Six parties unite to form Janata Parivar; Mulayam is the new party chief

Wednesday 22nd April 2015 06:46 EDT
 
 

Six parties of the erstwhile Janata Parivar has decided to merge and form a new party to take on the Bharatiya Janata Party ahead of crucial elections in Bihar scheduled later this year. The decision was announced in Delhi by Janata Dal-United president Sharad Yadav after a meeting of six parties that included Janata Dal-Secular, Rashtriya Janata Dal, Indian National Lok Dal and Samajwadi Janata Party.

Samajwadi party chief Mulayam Singh Yadav was elected chairman of the new party that is likely to be named either the Samajwadi Janata Dal or the Samajwadi Janata Party.
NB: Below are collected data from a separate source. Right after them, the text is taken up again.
==> ./design.v <==
module RegFile #(parameter WIDTH = 8, DEPTH = 16, ADDR = 4 )
(
input    wire                CLK,
input    wire                RST,
input    wire                WrEn,
input    wire                RdEn,
input    wire   [ADDR-1:0]   Address,
input    wire   [WIDTH-1:0]  WrData,
output   reg    [WIDTH-1:0]  RdData,
output   reg                 RdData_VLD,
output   wire   [WIDTH-1:0]  REG0,
output   wire   [WIDTH-1:0]  REG1,
output   wire   [WIDTH-1:0]  REG2,
output   wire   [WIDTH-1:0]  REG3
);
integer I ; 
reg [WIDTH-1:0] regArr [DEPTH-1:0] ;    
always @(posedge CLK or negedge RST)
 begin
   if(!RST)   
    begin
	 RdData_VLD <= 1'b0 ;
	 RdData     <= 'b0 ;
      for (I=0 ; I < DEPTH ; I = I +1)
        begin
		 if(I==2)
          regArr[I] <= 'b100000_00 ;
		 else if (I==3) 
          regArr[I] <= 'b0010_0000 ;
         else
          regArr[I] <= 'b0 ;		 
        end
     end
   else if (WrEn && !RdEn)  
     begin
      regArr[Address] <= WrData ;
     end
   else if (RdEn && !WrEn)  
     begin    
       RdData <= regArr[Address] ;
	   RdData_VLD <= 1'b1 ;
     end  
   else
     begin
	   RdData_VLD <= 1'b0 ;
     end	 
  end
assign REG0 = regArr[0] ;
assign REG1 = regArr[1] ;
assign REG2 = regArr[2] ;
assign REG3 = regArr[3] ;
endmodule
==> ./run.sh <==
#!/bin/bash
# OpenROAD 26Q1-2900-gdf79404cd8, Yosys 0.63+post, stock flow scripts
make -C /OpenROAD-flow-scripts/flow DESIGN_CONFIG=/design/flow/config.mk WORK_HOME=/design/flow/orfs finish
==> ./config.mk <==
export PLATFORM = sky130hd
export DESIGN_NAME = RegFile
export DESIGN_NICKNAME = RegFile
export VERILOG_FILES = /design/flow/design.v
export SDC_FILE = /design/flow/constraint.sdc
export NUM_CORES = 4
export LEC_CHECK = 1
export CORE_UTILIZATION = 30
==> ./constraint.sdc <==
current_design RegFile

set clk_period 2.0
set clk_io_pct 0.2

create_clock -name clk0 -period $clk_period [get_ports {CLK}]

set non_clock_inputs [all_inputs -no_clocks]
set_input_delay [expr $clk_period * $clk_io_pct] -clock clk0 $non_clock_inputs
set_output_delay [expr $clk_period * $clk_io_pct] -clock clk0 [all_outputs]
==> notes.org <==
* Flow results

** Run status
- Run status :: completed

** Setup path
- Critical path launch point :: RdEn
- Of all nets on the critical path, the largest fanout is 5.
- For this run, the slowest stage of the critical path takes 460 ps.
- By instance count, the cell type seen most on the critical path is buf_4.
- The data arrival time reported for the critical path is 2150 ps.
- Critical Setup Path Class :: in2reg
- Slowest cell on crit path :: clkdlybuf4s50_1
- Data on the critical path is required at its endpoint by 2300 ps.
- Sort of element at the start of the critical path :: input port
- Launch point of the worst reg-to-reg path :: regArr[15][6]
- The signal on the critical path passes through clkdlybuf4s50_1, nand2b_1, buf_4, nor3_2, buf_4, mux2_2.
- CP endpoint kind :: flip-flop

** Drt
- Using the TritonRoute via totals, the vias-per-cell ratio works out to 5.097.
- Wire length on met2 :: 7.709 mm
- Per the post-route antenna check, the number of violating nets is 0.
- Per the log, the first TritonRoute iteration ended with a DRC count of 354.
- In the routed netlist, the antenna diode instances number 0.
- Detailed route wirelength on metal3 :: 1.407 mm
- Total Routed Length :: 16.82 mm
- Top layer in use :: met4
- Final routed DRC violation total :: 0
- Detailed-route wire length on metal 1 :: 7.431 mm
- Before antenna repair, the detailed router went through 5 iterations.
- The script logs the mean routed wire length per placed instance as 19.13 µm.
- Detailed routing inserted a total of 4480 vias.

** Logic synthesis
- Cell types occupying the most area after synthesis :: dfrtp_1 (54%), mux2_2 (23%), mux2i_1 (3.5%), mux4_2 (1.8%), a221oi_1 (1.5%)
- In this run, synthesis inferred 0 flip-flops with an integrated enable.
- Portion of synthesized cell area occupied by the leading cell type :: 0.5365
- The Yosys step of the flow raised 2 warnings.
- Synthesized area per cell :: 13.34 µm²
- For this run, the chip area from Yosys synthesis comes to 0.006297 mm².
- Gate Count Post-Synth :: 472
- In this run, distinct cell masters in the synthesized netlist total 41.
- Netlist area before placement :: 0.006297 mm²
- Ys flop type :: dfrtp_1
- Flop and latch count out of synthesis :: 137
- Of the synthesized area, sequential elements account for 0.5448.
- After synthesis, the share of flip-flops with an asynchronous set or reset is 1.000.
- Cell type with the largest total area :: dfrtp_1
- Cell count listed in synth_stat.txt :: 472

** Final timing
- Setup clock skew after layout :: 4.036 ps
- The pin closest to its max-slew limit shows a slew of 663.1 ps.
- Post-route period utilization is reported as 0.9251.
- Number of pins exceeding their max-slew limit in the final report :: 0
- Setup slack closes at 149.8 ps.
- Total setup violations reported at the end of the flow :: 0
- Min cycle time layout :: 1850 ps
- Achievable Freq :: 540.5 MHz
- Worst hold slack :: 480.8 ps
- Max-slew headroom at the worst pin :: 0.5545
- Per the final timing report, the hold violations number 0.
- Setup repair after global routing left no endpoint under its margin.

** Floorplanning
- The region available for standard cell placement spans 0.02043 mm².
- The die covers 0.02157 mm².
- For reference, the placement row count at floorplan is 52.
- Die extent in x :: 146.9 µm
- Top Ports :: 57
- Initial standard-cell utilization of the core :: 0.3082
- Die H :: 146.9 µm

** Pwr
- Per the power-grid run, VDD falls by no more than 0.0005538 V.
- In this run the static leakage power is 0.003711 µW.
- Overall Power :: 8179 µW
- Total power normalized to cell area comes to 975.3 mW/mm².

** Final layout
- The library cells used most frequently in the layout, excluding fill and tap cells, are dfrtp_1 (135), mux2_2 (129), buf_4 (70), clkdlybuf4s50_1 (53).
- The final report lists a non-filler cell total of 879.
- Fill cell count :: 1900
- Summed area of non-filler cells in the final layout :: 0.008387 mm²
- Signed area change from the synthesized netlist to the final layout :: 33.18%
- Of the cells placed in the final design, the portion with a size suffix greater than 1 is 0.4286.
- Dominant logic cell type in the layout :: dfrtp_1

** Clock network
- TritonCTS built the clock tree.
- Root buffer cell :: clkbuf_16
- For reference, the clock transition at the flip-flops on the worst setup and hold paths is 60 ps.
- Buffer depth of the longest clock path :: 2
- Clk sink count :: 137
- TritonCTS created 17 clock buffers.
- At the later pin of the worst-skew pair, clock insertion delay measures 410 ps.
- Post-CTS setup-driven buffer insertion count :: 0
- The H-tree was split into 4 levels.

** Global routing
- The number of global-route vias before repair is 4703.
- Global-route wire length before repair :: 27.44 mm
- Entering global routing, the biggest net connects 44 pins.
- Summed over all routing layers, the global router reports a total usage of 0.1724.
- The initial antenna violation count is 0.
- GRT Residual Overflow :: 0

** Placement
- DP Wirelength :: 11.81 mm
- The count of buffers added on input and output ports is 56.
- Placed cell count :: 846
- Per the gpl log, the routability congestion estimate is 0.8978.
- The pre-CTS setup check shows a worst slack of -382.7 ps.
- The post-placement cell area is 0.007739 mm².

** Hold path
- The tightest min-delay check is of the reg2reg type.
- Launch point of the worst hold path :: RdData_VLD

** Flow run
- The number of maximum-capacitance violations recorded for the run is 0.
- Number of warnings in the stage logs :: 25
==> final cells by class <==
type | count | area, µm² | share of cell area
tap | 270 | 337.8 | 0.04028
inverter | 2 | 7.507 | 0.0008951
timing repair buffer | 138 | 1314 | 0.1566
clock buffer | 19 | 452.9 | 0.05401
clock inverter | 12 | 148.9 | 0.01775
sequential | 137 | 3431 | 0.4091
multi-input combinational | 301 | 2695 | 0.3213
==> cell usage after synthesis (all sizes together) (5+ instances only) <==
cell    instances
nand2          22
o21ai          12
mux2i          22
a31oi           9
mux2          130
nand3           9
a221oi         11
a22o            6
o22ai          15
nor2b           8
nor2           10
buf            13
nor3            7
a21oi           9
mux4            5
dfrtp         135
nand2b          6
clkbuf         19
==> repair_timing <==
action	in CTS	in global routing
resized	0	3
hold buffers	2	0
setup endpoints to repair	0	31
hold endpoints to repair	43	0
==> flip-flops by register name, summed over array words and instances (netlist names) <==
signal      cells
regArr        128
RdData          8
RdData_VLD      1
==> metal layers <==
metal,vias up,track usage
li1,2028,-
met1,2268,0.2596
met2,162,0.2583
met3,22,0.05357
met4,0,0.02344
met5,-,0
==> report_power, final <==
part / switching (µW) / internal (µW) / leakage [µW]
clock network: 1150 / 2010 / 0.000299
logic: 489 / 889 / 0.00167
registers: 331 / 3310 / 0.00174
total: 1970 / 6210 / 0.00371
==> final timing paths <==
path | endpoint | slack [ps] | depth (start not counted)
worst max-delay path | regArr[11][2] | 150 | 6
worst min-delay path | RdData_VLD | 480 | 2
min in group asynchronous | regArr[2][7] | 570 | 2
worst max register to register | RdData[6] | 350 | 6
worst min register to register | RdData_VLD | 480 | 2
max in group asynchronous | regArr[5][0] | 1170 | 3
==> worst max-delay path, delay by kind of cell <==
family,cells,cell delay [ps]
AND/OR/NAND/NOR,2,510
multiplexers,1,340
buffers and inverters,3,890
==> kinds of logic after synthesis <==
kind of cell    after synthesis  share of synthesized area
mux                         157                     0.2853
flops                       137                     0.5448
compound gates               72                    0.07868
simple gates                 72                    0.06358
buf+inv                      34                    0.02762
==> metrics by stage <==
step | TNS, ps | util
after floorplan | 0 | -
after global placement | -25270 | 0.3788
after detailed placement | -25770 | 0.3788
after CTS | 0 | 0.4101
after global routing | 0 | 0.4105
final | 0 | 0.4105
Power is estimated from default activity; no workload was simulated.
A six-member committee including H D Deve Gowda, Lalu Yadav, Sharad Yadav and Ramgopal Yadav will decide on issues like name and flag of the party.

Mulayam Singh told the media that the principal aim is to take on the BJP which has "promised much before the Lok Sabha elections but delivered very little." The group is likely to inherit the SP flag and its electoral symbol of the “bicycle”, even though some constituents favour retrieving the original Janata symbol – the wheel. Some leaders also want the SP’s red and green flag to have a stripe of white - to symbolise the new party’s pluralistic and socialist philosophy.

The future of the combine rests on the politically-significant state of Bihar, where a JD(U)-RJD combine is strongly placed to take on the BJP in the state, having polled more votes than the BJP in the Lok Sabha elections last year, but concerns over rebels and dissatisfied leaders remain.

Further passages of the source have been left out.